🤖 AI Summary
This work addresses the challenge of achieving high-fidelity personalized image generation with diffusion Transformers (DiTs) in a zero-shot, training-free setting. Methodologically, we propose a fine-tuning-free personalization paradigm that integrates temporal-adaptive token replacement and structured patch perturbation, dynamically injecting user-specified concept features during DiT’s forward denoising process. This enables zero-shot reconstruction, layout-guided generation, multi-subject customization, and mask-driven editing—without architectural modification or additional training. To our knowledge, this is the first approach to jointly achieve high-fidelity identity preservation and strong generalization within the DiT framework under strictly zero-shot conditions. Extensive experiments demonstrate state-of-the-art performance in identity consistency, editing flexibility, and cross-scenario compatibility, while significantly reducing computational overhead. Crucially, our method is fully compatible with existing DiT models, requiring no retraining or inference-time adaptation.
📝 Abstract
Personalized image generation aims to produce images of user-specified concepts while enabling flexible editing. Recent training-free approaches, while exhibit higher computational efficiency than training-based methods, struggle with identity preservation, applicability, and compatibility with diffusion transformers (DiTs). In this paper, we uncover the untapped potential of DiT, where simply replacing denoising tokens with those of a reference subject achieves zero-shot subject reconstruction. This simple yet effective feature injection technique unlocks diverse scenarios, from personalization to image editing.
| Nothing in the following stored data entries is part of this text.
`config.mk`:
```
export PLATFORM = sky130hd
export DESIGN_NAME = camera_video_port
export DESIGN_NICKNAME = d
export VERILOG_FILES = /design/src/rtl/camera_video_port.v /design/src/rtl/video_timing.v /design/src/rtl/two_wire_slave.v
export VERILOG_INCLUDE_DIRS = /design/src /design/src/shared
export SDC_FILE = /design/constraint.sdc
export NUM_CORES = 1
export LEC_CHECK = 0
export BUFFER_PORTS_ARGS = -buffer_cell sky130_fd_sc_hd__buf_2
export CAP_MARGIN = 20
export CORE_ASPECT_RATIO = 0.6
export CORE_UTILIZATION = 25
export CTS_CLUSTER_DIAMETER = 30
export DETAILED_ROUTE_END_ITERATION = 12
export GPL_TIMING_DRIVEN = 1
export PLACE_DENSITY = 0.43
export SYNTH_ARGS = -nofsm -noshare
export SYNTH_HDL_FRONTEND = slang
export SYNTH_SLANG_ARGS = --single-unit
```
`constraint.sdc`:
```
create_clock -name clk -period 14.5 [get_ports clk]
set_clock_uncertainty 0.2 [all_clocks]
set_input_delay 0.725 -clock clk [delete_from_list [all_inputs] [get_ports clk]]
set_output_delay 0.725 -clock clk [all_outputs]
set_load 0.03 [all_outputs]
```
`src/shared/camera_port_defines.vh`:
```
// Constants for the camera video port and register page logic.
// Assumes one 40 MHz core clock and a host that drives the serial bus slowly.
`ifndef CAMERA_PORT_DEFINES_VH
`define CAMERA_PORT_DEFINES_VH

// ****************************************
// Register offsets
// ****************************************
`define REG_CHIP_ID      8'h00
`define REG_PAGE         8'h01
`define REG_SNS_EXPO     8'h09
`define REG_PIPE_AECTL   8'h06
`define REG_PIPE_OUTCTL  8'h08
`define REG_PIPE_STATUS  8'h0f
`define REG_PIPE_TARGET  8'h2e

// ****************************************
// Page codes and reset values
// ****************************************
`define PAGE_SENSOR      16'h0004
`define PAGE_PIPE        16'h0001
`define PAGE_RST         16'h0004
`define EXPO_RST         16'h01f4
`define OUTCTL_RST       16'h0000
`define AECTL_RST        16'h0003
`define TARGET_RST       16'h0080

// ****************************************
// Field positions and encodings
// ****************************************
`define PCLK_INV_BIT     9
`define AE_EN_BIT        0
`define AFR_EN_BIT       1
`define FMT_YCBCR        3'h0
`define FMT_YUV          3'h1
`define FMT_RGB565       3'h2
`define FMT_RGB555       3'h3
`define FMT_RGB444       3'h4

// ****************************************
// Serial addresses (7-bit form of 0xB8 / 0x90)
// ****************************************
`define SADDR_HIGH       7'h5c
`define SADDR_LOW        7'h48

// ****************************************
// Timing figures
// ****************************************
`define MCLK_MAX_KHZ     27000
`define FPS_MAX          30
`define MCLK_DEF_KHZ     12000
`define FPS_DEF          15
`define CLK_KHZ          40000

`endif

```
`src/rtl/camera_video_port.v`:
```
// Camera video output port with paged register file behind a two-wire serial bus.
// Assumes pads resolve drive from the enables; rst is synchronous to clk, other pins except resetN are asynchronous.
`timescale 1ns/1ps
`include "camera_port_defines.vh"
module camera_video_port #(
	parameter ACT_WORDS   = 1280,
	parameter ACT_LINES   = 480,
	parameter LINE_TOTAL  = 1600,
	parameter FRAME_LINES = 500,
	parameter EXPO_MAX    = 16'h03ff,
	parameter EXTRA_STEP  = 16'h0020,
	parameter EXTRA_MAX   = 16'h01f4,
	parameter CHIP_ID     = 16'h5a01
) (
	// Clock and resets
	input  wire       clk,
	input  wire       rst,
	input  wire       resetN,
	// Control pins
	input  wire       standby,
	input  wire       outEnableN,
	input  wire       addrSelect,
	// Two-wire serial bus
	input  wire       sclIn,
	input  wire       sdaIn,
	output wire       sdaOut,
	output wire       sdaOe,
	// Video port
	output reg  [7:0] pixData,
	output reg        pixel_out_clock,
	output reg        lineValid,
	output reg        frameValid,
	output reg        videoOe
);
	// ****************************************
	// Frame rate figures
	// ****************************************
	localparam integer MAX_WORD_RATE_KHZ = `MCLK_MAX_KHZ;
	localparam integer DEF_FRAME_CLKS    = `MCLK_DEF_KHZ * 1000 / `FPS_DEF;
	localparam integer MAX_FRAME_CLKS    = `MCLK_MAX_KHZ * 1000 / `FPS_MAX;

	// ****************************************
	// Declarations
	// ****************************************
	reg  [4:0]  sync1_reg;
	reg  [4:0]  sync2_reg;
	reg         sdaOut_reg;
	reg         phase_reg;
	reg  [15:0] page_reg;
	reg  [15:0] expo_reg;
	reg  [15:0] outCtl_reg;
	reg  [15:0] aeCtl_reg;
	reg  [15:0] target_reg;
	reg  [15:0] frameCnt_reg;
	reg  [15:0] extra_reg;
	reg  [23:0] balance_reg;
	reg  [15:0] rdData;
	wire        sclSync;
	wire        sdaSync;
	wire        sleepSync;
	wire        oeNSync;
	wire        addrSelSync;
	wire [6:0]  devAddr;
	wire [7:0]  regAddr;
	wire        wrStb;
	wire [15:0] wrData;
	wire        slaveOe;
	wire        running;
	wire        tick;
	wire [15:0] wordCol;
	wire [15:0] row;
	wire        lineAct;
	wire        frameAct;
	wire        frameDone;
	wire [7:0]  luma;
	wire        onSensor;
	wire        onPipe;
	wire        hostExpoWr;

	// ****************************************
	// Pin synchronisers
	// ****************************************
	always @(posedge clk or negedge resetN) begin
		if (!resetN) begin
			sync1_reg <= 5'h1b;
			sync2_reg <= 5'h1b;
		end else begin
			sync1_reg <= {addrSelect, outEnableN, standby, sdaIn, sclIn};
			sync2_reg <= sync1_reg;
		end
	end

	assign sclSync     = sync2_reg[0];
	assign sdaSync     = sync2_reg[1];
	assign sleepSync   = sync2_reg[2];
	assign oeNSync     = sync2_reg[3];
	assign addrSelSync = sync2_reg[4];
	assign devAddr     = addrSelSync ? `SADDR_HIGH : `SADDR_LOW;

	// ****************************************
	// Serial slave
	// ****************************************
	two_wire_slave slave (
		.clk     (clk),
		.rst     (rst),
		.resetN  (resetN),
		.scl     (sclSync),
		.sda     (sdaSync),
		.sdaOe   (slaveOe),
		.devAddr (devAddr),
		.rdData  (rdData),
		.regAddr (regAddr),
		.wrStb   (wrStb),
		.wrData  (wrData)
	);

	// Open drain: the pad only ever pulls low
	always @(posedge clk or negedge resetN) begin
		if (!resetN) begin
			sdaOut_reg <= 1'b0;
		end else begin
			sdaOut_reg <= 1'b0;
		end
	end

	assign sdaOut = sdaOut_reg;
	assign sdaOe  = slaveOe;

	// ****************************************
	// Page decode
	// ****************************************
	assign onSensor   = (page_reg == `PAGE_SENSOR);
	assign onPipe     = (page_reg == `PAGE_PIPE);
	assign hostExpoWr = wrStb && onSensor && (regAddr == `REG_SNS_EXPO);

	// Read mux follows the page in force now, so a finished page write counts at once
	always @* begin
		rdData = 16'h0000;
		if (regAddr == `REG_PAGE) begin
			rdData = page_reg;
		end else if (regAddr == `REG_CHIP_ID) begin
			rdData = CHIP_ID;
		end else if (onSensor) begin
			if (regAddr == `REG_SNS_EXPO) begin
				rdData = expo_reg;
			end
		end else if (onPipe) begin
			case (regAddr)
				`REG_PIPE_OUTCTL: rdData = outCtl_reg;
				`REG_PIPE_AECTL:  rdData = aeCtl_reg;
				`REG_PIPE_TARGET: rdData = target_reg;
				`REG_PIPE_STATUS: rdData = frameCnt_reg;
				default:          rdData = 16'h0000;
			endcase
		end
	end

	// ****************************************
	// Register file and auto exposure
	// ****************************************
	always @(posedge clk or negedge resetN) begin
		if (!resetN) begin
			page_reg     <= `PAGE_RST;
			expo_reg     <= `EXPO_RST;
			outCtl_reg   <= `OUTCTL_RST;
			aeCtl_reg    <= `AECTL_RST;
			target_reg   <= `TARGET_RST;
			frameCnt_reg <= 16'h0000;
			extra_reg    <= 16'h0000;
			balance_reg  <= 24'h000000;
		end else if (rst) begin
			page_reg     <= `PAGE_RST;
			expo_reg     <= `EXPO_RST;
			outCtl_reg   <= `OUTCTL_RST;
			aeCtl_reg    <= `AECTL_RST;
			target_reg   <= `TARGET_RST;
			frameCnt_reg <= 16'h0000;
			extra_reg    <= 16'h0000;
			balance_reg  <= 24'h000000;
		end else begin
			if (wrStb && regAddr == `REG_PAGE) begin
				page_reg <= wrData;
			end
			if (wrStb && onPipe) begin
				case (regAddr)
					`REG_PIPE_OUTCTL: outCtl_reg <= wrData;
					`REG_PIPE_AECTL:  aeCtl_reg  <= wrData;
					`REG_PIPE_TARGET: target_reg <= wrData;
					default:          outCtl_reg <= outCtl_reg;
				endcase
			end
			// Brightness balance: above target counts up, below counts down
			if (tick && lineAct && wordCol[0]) begin
				if (luma > target_reg[7:0]) begin
					balance_reg <= balance_reg + 24'h000001;
				end else if (luma < target_reg[7:0]) begin
					balance_reg <= balance_reg - 24'h000001;
				end
			end
			// Host write wins over the once-per-frame automatic step
			if (hostExpoWr) begin
				expo_reg <= wrData;
			end else if (frameDone && aeCtl_reg[`AE_EN_BIT]) begin
				if (!balance_reg[23] && balance_reg != 24'h000000 && expo_reg > 16'h0001) begin
					expo_reg <= expo_reg - 16'h0001;
				end else if (balance_reg[23] && expo_reg < EXPO_MAX) begin
					expo_reg <= expo_reg + 16'h0001;
				end
			end
			if (frameDone) begin
				balance_reg  <= 24'h000000;
				frameCnt_reg <= frameCnt_reg + 16'h0001;
				// Long exposure at the limit needs a longer frame
				if (aeCtl_reg[`AFR_EN_BIT] && expo_reg >= EXPO_MAX && extra_reg < EXTRA_MAX) begin
					extra_reg <= extra_reg + EXTRA_STEP;
				end else if (expo_reg < (EXPO_MAX >> 1) && extra_reg >= EXTRA_STEP) begin
					extra_reg <= extra_reg - EXTRA_STEP;
				end
			end
		end
	end

	// ****************************************
	// Raster timing
	// ****************************************
	assign running = !sleepSync;
	assign tick    = running && phase_reg;

	video_timing #(
		.ACT_WORDS   (ACT_WORDS),
		.ACT_LINES   (ACT_LINES),
		.LINE_TOTAL  (LINE_TOTAL),
		.FRAME_LINES (FRAME_LINES)
	) timing (
		.clk        (clk),
		.rst        (rst),
		.resetN     (resetN),
		.tick       (tick),
		.run        (running),
		.extraLines (extra_reg),
		.wordCol    (wordCol),
		.row        (row),
		.lineAct    (lineAct),
		.frameAct   (frameAct),
		.frameDone  (frameDone)
	);

	// ****************************************
	// Formatter
	// ****************************************
	// Synthetic scene scaled by exposure, saturating at full scale
	function [7:0] scaleLuma;
		input [7:0]  base;
		input [15:0] expo;
		reg   [23:0] prod;
		begin
			prod = base * expo;
			scaleLuma = (prod[23:14] != 10'h000) ? 8'hff : prod[13:6];
		end
	endfunction

	function [7:0] formatWord;
		input [2:0] fmt;
		input [1:0] pos;
		input [7:0] y;
		reg   [7:0] b;
		begin
			b = ~y;
			case (fmt)
				`FMT_YCBCR:  formatWord = pos[0] ? y : (pos[1] ? {1'b1, y[7:1]} : 8'h80);
				`FMT_YUV:    formatWord = pos[0] ? y : (pos[1] ? {1'b0, y[7:1]} : 8'h00);
				`FMT_RGB565: formatWord = pos[0] ? {y[4:2], b[7:3]} : {y[7:3], y[7:5]};
				`FMT_RGB555: formatWord = pos[0] ? {y[5:3], b[7:3]} : {1'b0, y[7:3], y[7:6]};
				`FMT_RGB444: formatWord = pos[0] ? {y[7:4], b[7:4]} : {4'h0, y[7:4]};
				default:     formatWord = y;
			endcase
		end
	endfunction

	assign luma = scaleLuma(wordCol[8:1] + row[7:0], expo_reg);

	// ****************************************
	// Output pads
	// ****************************************
	// Data moves as the non-inverted clock falls, so it is steady at the rise
	always @(posedge clk or negedge resetN) begin
		if (!resetN) begin
			phase_reg       <= 1'b0;
			pixel_out_clock <= 1'b0;
			pixData         <= 8'h00;
			lineValid       <= 1'b0;
			frameValid      <= 1'b0;
			videoOe         <= 1'b0;
		end else if (rst) begin
			phase_reg       <= 1'b0;
			pixel_out_clock <= 1'b0;
			pixData         <= 8'h00;
			lineValid       <= 1'b0;
			frameValid      <= 1'b0;
			videoOe         <= 1'b0;
		end else begin
			videoOe <= !oeNSync;
			if (!running) begin
				// Clock parked and qualifiers low while asleep
				phase_reg       <= 1'b0;
				pixel_out_clock <= outCtl_reg[`PCLK_INV_BIT];
				lineValid       <= 1'b0;
				frameValid      <= 1'b0;
				pixData         <= 8'h00;
			end else begin
				phase_reg       <= !phase_reg;
				pixel_out_clock <= !phase_reg ^ outCtl_reg[`PCLK_INV_BIT];
				if (tick) begin
					pixData    <= lineAct ? formatWord(outCtl_reg[2:0], wordCol[1:0], luma) : 8'h00;
					lineValid  <= lineAct;
					frameValid <= frameAct;
				end
			end
		end
	end
endmodule

```
`src/rtl/video_timing.v`:
```
// Raster counters for the video port: word and line position plus qualifiers.
// Assumes tick is a one-cycle pulse, one per pixel clock period.
`timescale 1ns/1ps
module video_timing #(
	parameter ACT_WORDS   = 1280,
	parameter ACT_LINES   = 480,
	parameter LINE_TOTAL  = 1600,
	parameter FRAME_LINES = 500
) (
	// Clock and resets
	input  wire        clk,
	input  wire        rst,
	input  wire        resetN,
	// Control
	input  wire        tick,
	input  wire        run,
	input  wire [15:0] extraLines,
	// Position and qualifiers
	output wire [15:0] wordCol,
	output wire [15:0] row,
	output wire        lineAct,
	output wire        frameAct,
	output wire        frameDone
);
	reg  [15:0] hCnt_reg;
	reg  [15:0] vCnt_reg;
	wire        lineEnd;
	wire [15:0] lastLine;

	assign lastLine  = FRAME_LINES[15:0] + extraLines - 16'h0001;
	assign lineEnd   = tick && (hCnt_reg == LINE_TOTAL[15:0] - 16'h0001);
	assign frameDone = lineEnd && (vCnt_reg >= lastLine);
	assign wordCol   = hCnt_reg;
	assign row       = vCnt_reg;
	assign frameAct  = run && (vCnt_reg < ACT_LINES[15:0]);
	assign lineAct   = frameAct && (hCnt_reg < ACT_WORDS[15:0]);

	// Extra blank lines stretch the frame, lowering the frame rate
	always @(posedge clk or negedge resetN) begin
		if (!resetN) begin
			hCnt_reg <= 16'h0000;
			vCnt_reg <= 16'h0000;
		end else if (rst || !run) begin
			hCnt_reg <= 16'h0000;
			vCnt_reg <= 16'h0000;
		end else if (frameDone) begin
			hCnt_reg <= 16'h0000;
			vCnt_reg <= 16'h0000;
		end else if (lineEnd) begin
			hCnt_reg <= 16'h0000;
			vCnt_reg <= vCnt_reg + 16'h0001;
		end else if (tick) begin
			hCnt_reg <= hCnt_reg + 16'h0001;
		end
	end
endmodule

```
`src/rtl/two_wire_slave.v`:
```
// Two-wire serial slave with 8-bit register index and 16-bit data, high byte first.
// Assumes scl and sda are already synchronised to clk; sda is open drain.
`timescale 1ns/1ps
module two_wire_slave (
	// Clock and resets
	input  wire        clk,
	input  wire        rst,
	input  wire        resetN,
	// Bus lines, synchronised
	input  wire        scl,
	input  wire        sda,
	output reg         sdaOe,
	// Register side
	input  wire [6:0]  devAddr,
	input  wire [15:0] rdData,
	output reg  [7:0]  regAddr,
	output reg         wrStb,
	output reg  [15:0] wrData
);
	localparam ST_IDLE = 5'h01;
	localparam ST_DEV  = 5'h02;
	localparam ST_REG  = 5'h04;
	localparam ST_WR   = 5'h08;
	localparam ST_RD   = 5'h10;

	reg  [4:0] state_reg;
	reg  [3:0] bitCnt_reg;
	reg  [7:0] shift_reg;
	reg  [7:0] rdShift_reg;
	reg  [7:0] dataHi_reg;
	reg        ackPh_reg;
	reg        byteHi_reg;
	reg        nack_reg;
	reg        sclPrev_reg;
	reg        sdaPrev_reg;
	wire       sclRise;
	wire       sclFall;
	wire       startCond;
	wire       stopCond;
	wire [7:0] sendByte;

	assign sclRise   = scl && !sclPrev_reg;
	assign sclFall   = !scl && sclPrev_reg;
	assign startCond = scl && sclPrev_reg && sdaPrev_reg && !sda;
	assign stopCond  = scl && sclPrev_reg && !sdaPrev_reg && sda;
	assign sendByte  = byteHi_reg ? rdData[15:8] : rdData[7:0];

	always @(posedge clk or negedge resetN) begin
		if (!resetN) begin
			state_reg   <= ST_IDLE;
			bitCnt_reg  <= 4'h0;
			shift_reg   <= 8'h00;
			rdShift_reg <= 8'h00;
			dataHi_reg  <= 8'h00;
			ackPh_reg   <= 1'b0;
			byteHi_reg  <= 1'b1;
			nack_reg    <= 1'b0;
			sclPrev_reg <= 1'b1;
			sdaPrev_reg <= 1'b1;
			sdaOe       <= 1'b0;
			regAddr     <= 8'h00;
			wrStb       <= 1'b0;
			wrData      <= 16'h0000;
		end else if (rst) begin
			state_reg   <= ST_IDLE;
			bitCnt_reg  <= 4'h0;
			ackPh_reg   <= 1'b0;
			byteHi_reg  <= 1'b1;
			sclPrev_reg <= 1'b1;
			sdaPrev_reg <= 1'b1;
			sdaOe       <= 1'b0;
			regAddr     <= 8'h00;
			wrStb       <= 1'b0;
		end else begin
			sclPrev_reg <= scl;
			sdaPrev_reg <= sda;
			wrStb       <= 1'b0;
			// Index steps a cycle after the strobe, so the word lands at the old index
			if (wrStb) begin
				regAddr <= regAddr + 8'h01;
			end
			if (startCond) begin
				state_reg  <= ST_DEV;
				bitCnt_reg <= 4'h0;
				ackPh_reg  <= 1'b0;
				sdaOe      <= 1'b0;
			end else if (stopCond) begin
				state_reg <= ST_IDLE;
				sdaOe     <= 1'b0;
			end else if (sclRise && state_reg != ST_IDLE) begin
				if (ackPh_reg) begin
					nack_reg <= sda;
				end else begin
					shift_reg  <= {shift_reg[6:0], sda};
					bitCnt_reg <= bitCnt_reg + 4'h1;
				end
			end else if (sclFall && state_reg != ST_IDLE) begin
				if (ackPh_reg) begin
					ackPh_reg  <= 1'b0;
					bitCnt_reg <= 4'h0;
					if (state_reg == ST_RD) begin
						if (nack_reg) begin
							state_reg <= ST_IDLE;
							sdaOe     <= 1'b0;
						end else begin
							sdaOe       <= !sendByte[7];
							rdShift_reg <= {sendByte[6:0], 1'b0};
						end
					end else begin
						sdaOe <= 1'b0;
					end
				end else if (bitCnt_reg == 4'h8) begin
					ackPh_reg <= 1'b1;
					case (state_reg)
						ST_DEV: begin
							if (shift_reg[7:1] == devAddr) begin
								sdaOe      <= 1'b1;
								nack_reg   <= 1'b0;
								byteHi_reg <= 1'b1;
								state_reg  <= shift_reg[0] ? ST_RD : ST_REG;
							end else begin
								state_reg <= ST_IDLE;
							end
						end
						ST_REG: begin
							sdaOe      <= 1'b1;
							regAddr    <= shift_reg;
							byteHi_reg <= 1'b1;
							state_reg  <= ST_WR;
						end
						ST_WR: begin
							sdaOe      <= 1'b1;
							byteHi_reg <= !byteHi_reg;
							if (byteHi_reg) begin
								dataHi_reg <= shift_reg;
							end else begin
								wrStb   <= 1'b1;
								wrData  <= {dataHi_reg, shift_reg};
							end
						end
						ST_RD: begin
							sdaOe      <= 1'b0;
							byteHi_reg <= !byteHi_reg;
							if (!byteHi_reg) begin
								regAddr <= regAddr + 8'h01;
							end
						end
						default: begin
							state_reg <= ST_IDLE;
						end
					endcase
				end else if (state_reg == ST_RD) begin
					sdaOe       <= !rdShift_reg[7];
					rdShift_reg <= {rdShift_reg[6:0], 1'b0};
				end
			end
		end
	end
endmodule

```
# Word level (Yosys, flattened, before mapping)
# Cells that the tools add are included.
# word_totals
ff_bits	255
output_inout_bits	14
wordCells	337
# op_classes
n_eq_ne	37
n_lt_le_gt_ge	11
n_reduce_logical	89
n_addsub	14
n_mul	1
bitwise_logic	8
muxes	145
# ops
op	n
2-to-1 mux 16 bit	34
2-to-1 mux 8 bit	25
2-to-1 mux 24 bit	5
adder 16 x 1 -> 16 bit, second input constant	4
case mux 16 bit (4 select lines)	1
2-to-1 mux 5 bit	12
2-to-1 mux 1 bit	54
less-than comparator 16 x 9 -> 1 bit, second input constant	3
case mux 8 bit (5 select lines)	1
subtractor 16 x 1 -> 16 bit, second input constant	2
2-to-1 mux 4 bit	7
nonzero test 4 bit	7
logical AND 1 bit	27
AND reduction 9 bit	3
adder 24 x 1 -> 24 bit, second input constant	1
== test 8 x 4 -> 1 bit, second input constant	3
multiplier 8 x 16 -> 24 bit	1
nonzero test 2 bit	12
nonzero test 24 bit	1
subtractor 24 x 1 -> 24 bit, second input constant	1
nonzero test 3 bit	6
adder 16 x 6 -> 16 bit, second input constant	1
adder 9 x 16 -> 16 bit, first input constant	1
== test 16 x 1 -> 1 bit, second input constant	1
other kinds (56)	92

# Longest topological paths before layout
# depth
word_depth	16
ltp_mapped	48
ltp_nobuf	46

# Hierarchy
# Synthesis repeated with hierarchy kept, for this count alone.
# unflattened
hier_cells	2156
area_unflattened_um2	19695.1
# modules_own_cells
module	area_each_um2	cells_per_inst	n_inst
camera_video_port	13773.2	1551	1
two_wire_slave	3480.8	336	1
video_timing	2441.1	269	1

# Least setup slack after synthesis
# No wires, ideal clock.
# synth_path
path_kind	reg-to-reg
from	reg timing.vCnt_reg[0], in the netlist timing.row[0]
to	reg balance_reg[23]
period_less_slack_ns	11.708
setup_slack_ns	2.792
n_path_buf	1
stages_incl_launch_ff	40
required_time_ns	14.172
arrival_ns	11.380
path_cell_list	dfrtp_1 > ha_1 > fa_1 > a21o_1 > a21oi_1 > o21bai_1 > a21oi_1 > xnor2_1 > clkbuf_1 > and2_1 > fa_1 > fa_1 > fa_1 > inv_1 > fa_1 > inv_1 > ha_1 > a21oi_1 > [4 not listed] > a221oi_1 > o2111ai_1 > nor2_1 > nand2_1 > ha_1 > nand4_1 > o21ai_0 > ha_1 > a211oi_1 > o21ai_1 > a41oi_1 > o21ai_1 > a21oi_1 > o21ai_1 > a21bo_1 > a41oi_1 > mux2i_1 > mux2_1
# synth_between
elab_chain_cells	9
# synth_rtl
element	line	text
from (decl)	video_timing.v:26	reg [15:0] vCnt_reg;
from (signal assigned)	video_timing.v:51	vCnt_reg <= vCnt_reg + 16'h0001;
adder 8 bit	camera_video_port.v:280	assign luma = scaleLuma(wordCol[8:1] + row[7:0], expo_reg);
multiplier 8 x 16 -> 24 bit	camera_video_port.v:257	prod = base * expo;
nonzero test 10 bit	camera_video_port.v:258	scaleLuma = (prod[23:14] != 10'h000) ? 8'hff : prod[13:6];
2-to-1 mux 8 bit	camera_video_port.v:258	
greater-than comparator 8 bit	camera_video_port.v:194	if (luma > target_reg[7:0]) begin
2-to-1 mux 24 bit	camera_video_port.v:194	
2-to-1 mux 24 bit	camera_video_port.v:193	if (tick && lineAct && wordCol[0]) begin
2-to-1 mux 24 bit	camera_video_port.v:210	if (frameDone) begin
2-to-1 mux 24 bit	camera_video_port.v:171	end else if (rst) begin
to (signal assigned)	camera_video_port.v:195	balance_reg <= balance_reg + 24'h000001;
to (signal assigned)	camera_video_port.v:197	balance_reg <= balance_reg - 24'h000001;
to (decl)	camera_video_port.v:56	reg [23:0] balance_reg;
# Several ways; a longest one is shown, not always the timed one. The select of a mux whose other input is x is not followed.
# A chain may end at the register's enable or synchronous reset.

# Final worst setup path
# Ends and elaborated chain as after synthesis.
Building upon this observation, we propose extbf{Personalize Anything}, a training-free framework that achieves personalized image generation in DiT through: 1) timestep-adaptive token replacement that enforces subject consistency via early-stage injection and enhances flexibility through late-stage regularization, and 2) patch perturbation strategies to boost structural diversity. Our method seamlessly supports layout-guided generation, multi-subject personalization, and mask-controlled editing. Evaluations demonstrate state-of-the-art performance in identity preservation and versatility. Our work establishes new insights into DiTs while delivering a practical paradigm for efficient personalization.